I'm very beginner in signal processing. I need to design a Chebyshev filter with 5th-order polynomial and 0.001%-allowed ripples by using matlab as I found in a paper. I'm filtering pressure data inside combustion engine. In matlab I've to define normalized passband edge frequency and peak-to-peak passband ripple. I don't know what did the paper's author mean by 0.001% allowed ripples?

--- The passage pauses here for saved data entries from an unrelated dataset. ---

## src/rtl/cam_pwr_seq_pkg.sv

```systemverilog
// cam_pwr_seq_pkg: shared definitions for the camera power sequencer.
//   - state_t      : 3-bit FSM encoding (codes 5-7 unused, recover to PWDN_HOLD)
//   - DEF_*_CYC    : default hold/settle counts for a 100 MHz clock
//   - max3         : helper used by the elaboration-time width check
package cam_pwr_seq_pkg;

  typedef enum logic [2:0] {
    PWDN_HOLD = 3'd0,
    RST_HOLD  = 3'd1,
    SETTLE    = 3'd2,
    READY     = 3'd3,
    SLEEP     = 3'd4
  } state_t;

  localparam int DEF_PWDN_HOLD_CYC   = 500000;   // 5 ms
  localparam int DEF_RESETB_HOLD_CYC = 100000;   // 1 ms
  localparam int DEF_SETTLE_CYC      = 2000000;  // 20 ms
  localparam int DEF_CNT_W           = 22;

  function automatic longint max3(input longint a, input longint b, input longint c);
    longint m;
    m = (a > b) ? a : b;
    return (m > c) ? m : c;
  endfunction

endpackage

```

## src/rtl/cam_pwr_seq_if.sv

```systemverilog
// cam_pwr_seq_if: control/status bundle between the sequencer and its user.
//   i_restart      : single-cycle restart pulse (master -> slave)
//   i_pwdn_req     : sleep request level (master -> slave)
//   o_cam_pwdn     : PWDN pin, active high (slave -> master)
//   o_cam_resetb   : RESETB pin, active low (slave -> master)
//   o_ready        : sensor accessible over SCCB (slave -> master)
//   o_state, o_restart_cnt : debug taps, only with CAM_PWR_SEQ_DBG_EN
interface cam_pwr_seq_if;
  logic       i_restart;
  logic       i_pwdn_req;
  logic       o_cam_pwdn;
  logic       o_cam_resetb;
  logic       o_ready;
`ifdef CAM_PWR_SEQ_DBG_EN
  logic [2:0] o_state;
  logic [7:0] o_restart_cnt;
`endif

  modport master (
    output i_restart, i_pwdn_req,
    input  o_cam_pwdn, o_cam_resetb, o_ready
`ifdef CAM_PWR_SEQ_DBG_EN
    , input o_state, o_restart_cnt
`endif
  );

  modport slave (
    input  i_restart, i_pwdn_req,
    output o_cam_pwdn, o_cam_resetb, o_ready
`ifdef CAM_PWR_SEQ_DBG_EN
    , output o_state, o_restart_cnt
`endif
  );
endinterface

```

## src/rtl/cam_seq_timer.sv

```systemverilog
// cam_seq_timer: CNT_W-wide up-counter for the timed sequencer states.
//   clk, rst : clock, synchronous active-high reset
//   clr      : force the count to 0 on this edge
//   tc       : terminal count (N-1)
//   done     : high while count == tc; the counter wraps to 0 on that edge
module cam_seq_timer #(
  parameter int CNT_W = 22
) (
  input  logic             clk,
  input  logic             rst,
  input  logic             clr,
  input  logic [CNT_W-1:0] tc,
  output logic             done
);

  logic [CNT_W-1:0] cnt;

  assign done = (cnt == tc);

  always_ff @(posedge clk) begin
    if (rst || clr || done) cnt <= '0;
    else                    cnt <= cnt + 1'b1;
  end

endmodule

```

## src/rtl/cam_pwr_seq.sv

```systemverilog
// cam_pwr_seq: OV5642 power-up / reset sequencer.
//   i_clk       : system clock
//   i_sync_rst  : synchronous active-high reset
//   bus (slave) : i_restart, i_pwdn_req in; o_cam_pwdn, o_cam_resetb, o_ready out
// Sequence: PWDN_HOLD -> RST_HOLD -> SETTLE -> READY, with READY <-> SLEEP
// via i_pwdn_req (wake goes through a full SETTLE). All outputs are registered
// from the next state so they change on the same edge as the state register.
// Optional build macro CAM_PWR_SEQ_DBG_EN adds o_state and o_restart_cnt.
module cam_pwr_seq
  import cam_pwr_seq_pkg::*;
#(
  parameter int PWDN_HOLD_CYC   = DEF_PWDN_HOLD_CYC,
  parameter int RESETB_HOLD_CYC = DEF_RESETB_HOLD_CYC,
  parameter int SETTLE_CYC      = DEF_SETTLE_CYC,
  parameter int CNT_W           = DEF_CNT_W
) (
  input  logic        i_clk,
  input  logic        i_sync_rst,
  cam_pwr_seq_if.slave bus
);

  if (PWDN_HOLD_CYC < 1 || RESETB_HOLD_CYC < 1 || SETTLE_CYC < 1) begin : g_bad_cyc
    $error("cam_pwr_seq: all *_CYC parameters must be >= 1");
  end
  if (CNT_W < 1 || CNT_W > 62 ||
      (64'sd1 <<< CNT_W) <= max3(PWDN_HOLD_CYC, RESETB_HOLD_CYC, SETTLE_CYC)) begin : g_bad_w
    $error("cam_pwr_seq: CNT_W too narrow for the largest *_CYC value");
  end

  localparam logic [CNT_W-1:0] TC_PWDN   = CNT_W'(PWDN_HOLD_CYC - 1);
  localparam logic [CNT_W-1:0] TC_RESETB = CNT_W'(RESETB_HOLD_CYC - 1);
  localparam logic [CNT_W-1:0] TC_SETTLE = CNT_W'(SETTLE_CYC - 1);

  state_t           state, nxt;
  logic [CNT_W-1:0] tc;
  logic             timed, tmr_clr, done;

  // Timer only runs in the three timed states; elsewhere it is held at 0 so a
  // wake from SLEEP enters SETTLE with a fresh count.
  always_comb begin
    timed = 1'b0;
    tc    = TC_SETTLE;
    case (state)
      PWDN_HOLD: begin timed = 1'b1; tc = TC_PWDN;   end
      RST_HOLD:  begin timed = 1'b1; tc = TC_RESETB; end
      SETTLE:    begin timed = 1'b1; tc = TC_SETTLE; end
      default:   ;
    endcase
  end

  assign tmr_clr = bus.i_restart || !timed;

  cam_seq_timer #(.CNT_W(CNT_W)) u_timer (
    .clk  (i_clk),
    .rst  (i_sync_rst),
    .clr  (tmr_clr),
    .tc   (tc),
    .done (done)
  );

  always_comb begin
    nxt = state;
    if (bus.i_restart) nxt = PWDN_HOLD;
    else begin
      case (state)
        PWDN_HOLD: if (done) nxt = RST_HOLD;
        RST_HOLD:  if (done) nxt = SETTLE;
        SETTLE:    if (done) nxt = READY;
        READY:     if (bus.i_pwdn_req)  nxt = SLEEP;
        SLEEP:     if (!bus.i_pwdn_req) nxt = SETTLE;
        default:   nxt = PWDN_HOLD;
      endcase
    end
  end

  always_ff @(posedge i_clk) begin
    if (i_sync_rst) begin
      state            <= PWDN_HOLD;
      bus.o_cam_pwdn   <= 1'b1;
      bus.o_cam_resetb <= 1'b0;
      bus.o_ready      <= 1'b0;
    end else begin
      state            <= nxt;
      bus.o_cam_pwdn   <= (nxt == PWDN_HOLD) || (nxt == SLEEP);
      bus.o_cam_resetb <= (nxt == SETTLE) || (nxt == READY) || (nxt == SLEEP);
      bus.o_ready      <= (nxt == READY);
    end
  end

`ifdef CAM_PWR_SEQ_DBG_EN
  logic [7:0] restart_cnt;

  always_ff @(posedge i_clk) begin
    if (i_sync_rst)                              restart_cnt <= '0;
    else if (bus.i_restart && restart_cnt != 8'hFF) restart_cnt <= restart_cnt + 8'd1;
  end

  assign bus.o_state       = state;
  assign bus.o_restart_cnt = restart_cnt;
`endif

endmodule
```

## src/flat_wrapper.sv

```systemverilog
// flat-port wrapper written by rule: the top's interface ports become plain ports
module cam_pwr_seq_flat import cam_pwr_seq_pkg::*;
#(
  parameter int PWDN_HOLD_CYC   = DEF_PWDN_HOLD_CYC,
  parameter int RESETB_HOLD_CYC = DEF_RESETB_HOLD_CYC,
  parameter int SETTLE_CYC      = DEF_SETTLE_CYC,
  parameter int CNT_W           = DEF_CNT_W
)
  (i_clk, i_sync_rst, bus_i_restart, bus_i_pwdn_req, bus_o_cam_pwdn, bus_o_cam_resetb, bus_o_ready);
  cam_pwr_seq_if bus_i ();
  input  logic i_clk;
  input  logic i_sync_rst;
  input wire logic [$bits(bus_i.i_restart)-1:0] bus_i_restart;
  input wire logic [$bits(bus_i.i_pwdn_req)-1:0] bus_i_pwdn_req;
  output wire logic [$bits(bus_i.o_cam_pwdn)-1:0] bus_o_cam_pwdn;
  output wire logic [$bits(bus_i.o_cam_resetb)-1:0] bus_o_cam_resetb;
  output wire logic [$bits(bus_i.o_ready)-1:0] bus_o_ready;
  assign bus_i.i_restart = bus_i_restart;
  assign bus_i.i_pwdn_req = bus_i_pwdn_req;
  assign bus_o_cam_pwdn = bus_i.o_cam_pwdn;
  assign bus_o_cam_resetb = bus_i.o_cam_resetb;
  assign bus_o_ready = bus_i.o_ready;
  cam_pwr_seq #(.PWDN_HOLD_CYC(PWDN_HOLD_CYC), .RESETB_HOLD_CYC(RESETB_HOLD_CYC), .SETTLE_CYC(SETTLE_CYC), .CNT_W(CNT_W)) u_core (.i_clk(i_clk), .i_sync_rst(i_sync_rst), .bus(bus_i));
endmodule
```
--- config.mk ---
export PLATFORM = sky130hd
export DESIGN_NAME = wb_cfg_loader
export DESIGN_NICKNAME = d
export VERILOG_FILES = /design/src/rtl/cfg_loader_pkg.sv /design/src/rtl/cfg_word_fifo.sv /design/src/rtl/wb_cfg_loader.sv
export SDC_FILE = /design/constraint.sdc
export NUM_CORES = 1
export LEC_CHECK = 0
export BUFFER_PORTS_ARGS = -buffer_cell sky130_fd_sc_hd__buf_2
export CAP_MARGIN = 20
export CORE_ASPECT_RATIO = 1.5
export CORE_MARGIN = 3
export CORE_UTILIZATION = 50
export DETAILED_ROUTE_END_ITERATION = 8
export GPL_ROUTABILITY_DRIVEN = 0
export PLACE_DENSITY = 0.79
export SYNTH_ARGS = -nofsm -noshare
export SYNTH_HDL_FRONTEND = slang
export SYNTH_SLANG_ARGS = --single-unit
--- constraint.sdc ---
create_clock -name wb_clk_i -period 3.8 [get_ports wb_clk_i]
set_clock_uncertainty 0.1 [all_clocks]
set_input_delay 0.19 -clock wb_clk_i [delete_from_list [all_inputs] [get_ports wb_clk_i]]
set_output_delay 0.19 -clock wb_clk_i [all_outputs]
set_load 0.01 [all_outputs]
--- src/rtl/cfg_loader_pkg.sv ---
// Shared definitions for the Wishbone configuration loader: register map,
// STATUS/CTRL bit positions and the serializer state encoding.
package cfg_loader_pkg;

  localparam logic [3:0] REG_DATA   = 4'h0;
  localparam logic [3:0] REG_CTRL   = 4'h4;
  localparam logic [3:0] REG_STATUS = 4'h8;
  localparam logic [3:0] REG_BITCNT = 4'hC;

  localparam int unsigned CTRL_CLEAR_BIT = 0;

  localparam int unsigned ST_DONE_BIT  = 0;
  localparam int unsigned ST_BUSY_BIT  = 1;
  localparam int unsigned ST_OVF_BIT   = 2;
  localparam int unsigned ST_LEVEL_LSB = 4;

  localparam int unsigned WORD_W = 32;

  typedef enum logic [1:0] {
    IDLE,
    SHIFT,
    DONE
  } ldr_state_e;

  // Assemble the STATUS register image from its individual fields.
  function automatic logic [31:0] pack_status(input logic       done,
                                              input logic       busy,
                                              input logic       ovf,
                                              input logic [3:0] level);
    logic [31:0] s;
    s                      = '0;
    s[ST_DONE_BIT]         = done;
    s[ST_BUSY_BIT]         = busy;
    s[ST_OVF_BIT]          = ovf;
    s[ST_LEVEL_LSB +: 4]   = level;
    return s;
  endfunction

endpackage
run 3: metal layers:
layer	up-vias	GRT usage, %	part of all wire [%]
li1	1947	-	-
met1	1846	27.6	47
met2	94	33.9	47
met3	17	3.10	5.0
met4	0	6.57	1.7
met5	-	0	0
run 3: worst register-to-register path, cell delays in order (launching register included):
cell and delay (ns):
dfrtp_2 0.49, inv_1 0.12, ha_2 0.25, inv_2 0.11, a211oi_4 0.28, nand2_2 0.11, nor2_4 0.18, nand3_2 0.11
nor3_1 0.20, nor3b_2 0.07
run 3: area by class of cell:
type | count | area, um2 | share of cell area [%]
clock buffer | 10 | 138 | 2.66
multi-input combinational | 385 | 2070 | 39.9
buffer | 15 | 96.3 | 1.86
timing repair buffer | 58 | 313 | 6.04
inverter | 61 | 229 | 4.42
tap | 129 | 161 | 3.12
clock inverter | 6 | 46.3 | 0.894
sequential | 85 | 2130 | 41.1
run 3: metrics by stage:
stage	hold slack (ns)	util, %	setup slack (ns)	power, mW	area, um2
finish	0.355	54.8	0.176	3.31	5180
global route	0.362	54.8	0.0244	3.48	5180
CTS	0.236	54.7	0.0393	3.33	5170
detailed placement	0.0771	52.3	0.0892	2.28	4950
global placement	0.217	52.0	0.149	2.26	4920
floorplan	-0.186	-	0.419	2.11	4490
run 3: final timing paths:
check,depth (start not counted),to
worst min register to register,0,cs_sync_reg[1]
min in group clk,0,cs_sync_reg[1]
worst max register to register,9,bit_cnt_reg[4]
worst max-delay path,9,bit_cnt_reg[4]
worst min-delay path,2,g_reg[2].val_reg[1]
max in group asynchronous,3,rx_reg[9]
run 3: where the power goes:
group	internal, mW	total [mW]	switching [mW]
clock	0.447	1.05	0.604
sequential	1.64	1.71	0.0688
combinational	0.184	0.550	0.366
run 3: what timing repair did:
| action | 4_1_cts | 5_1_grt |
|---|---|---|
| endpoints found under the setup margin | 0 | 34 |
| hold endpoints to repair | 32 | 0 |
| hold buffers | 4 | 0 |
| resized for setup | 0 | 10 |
--- config.mk ---
export PLATFORM = sky130hd
export DESIGN_NAME = fetch_unit
export DESIGN_NICKNAME = d
export VERILOG_FILES = /design/src/rtl/fetch_unit.sv
export SDC_FILE = /design/constraint.sdc
export NUM_CORES = 1
export LEC_CHECK = 0
export BUFFER_PORTS_ARGS = -buffer_cell sky130_fd_sc_hd__clkbuf_2
export CORE_UTILIZATION = 56
export DETAILED_ROUTE_END_ITERATION = 6
export GPL_ROUTABILITY_DRIVEN = 0
export PLACE_DENSITY = 0.84
export SLEW_MARGIN = 10
export SYNTH_ARGS = -nofsm -noshare
export SYNTH_HDL_FRONTEND = slang
export SYNTH_SLANG_ARGS = --single-unit
--- constraint.sdc ---
create_clock -name clk -period 5.5 [get_ports clk]
set_clock_uncertainty 0.1 [all_clocks]
set_input_delay 0 -clock clk [delete_from_list [all_inputs] [get_ports clk]]
set_output_delay 0 -clock clk [all_outputs]
set_load 0.05 [all_outputs]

Any help would be appreciated
A type I Chebyshev filter has a passband magnitude response oscillating between the values $1$ and $1-\delta$, where $\delta$ is the maximum passband approximation error. The Matlab function $\tt{cheby1}$ requires the desired passband ripple in dB:
$$R_p=20\log\left(\frac{1}{1-\delta}\right)$$
The normalized cut-off frequency is
$$\omega_c=2\pi\frac{f_c}{f_s}$$
where $f_c$ is the cut-off frequency in Hertz, and $f_s$ is the sampling frequency in Hertz. The input parameter $\tt{Wc}$ required by $\tt{cheby1}$ is equal to $\omega_c/\pi$.
I don't think that the authors of the paper you refer to got the percentages right. A tip: for a "ripple percentage" of $0.001$ try $\delta=0.0001$.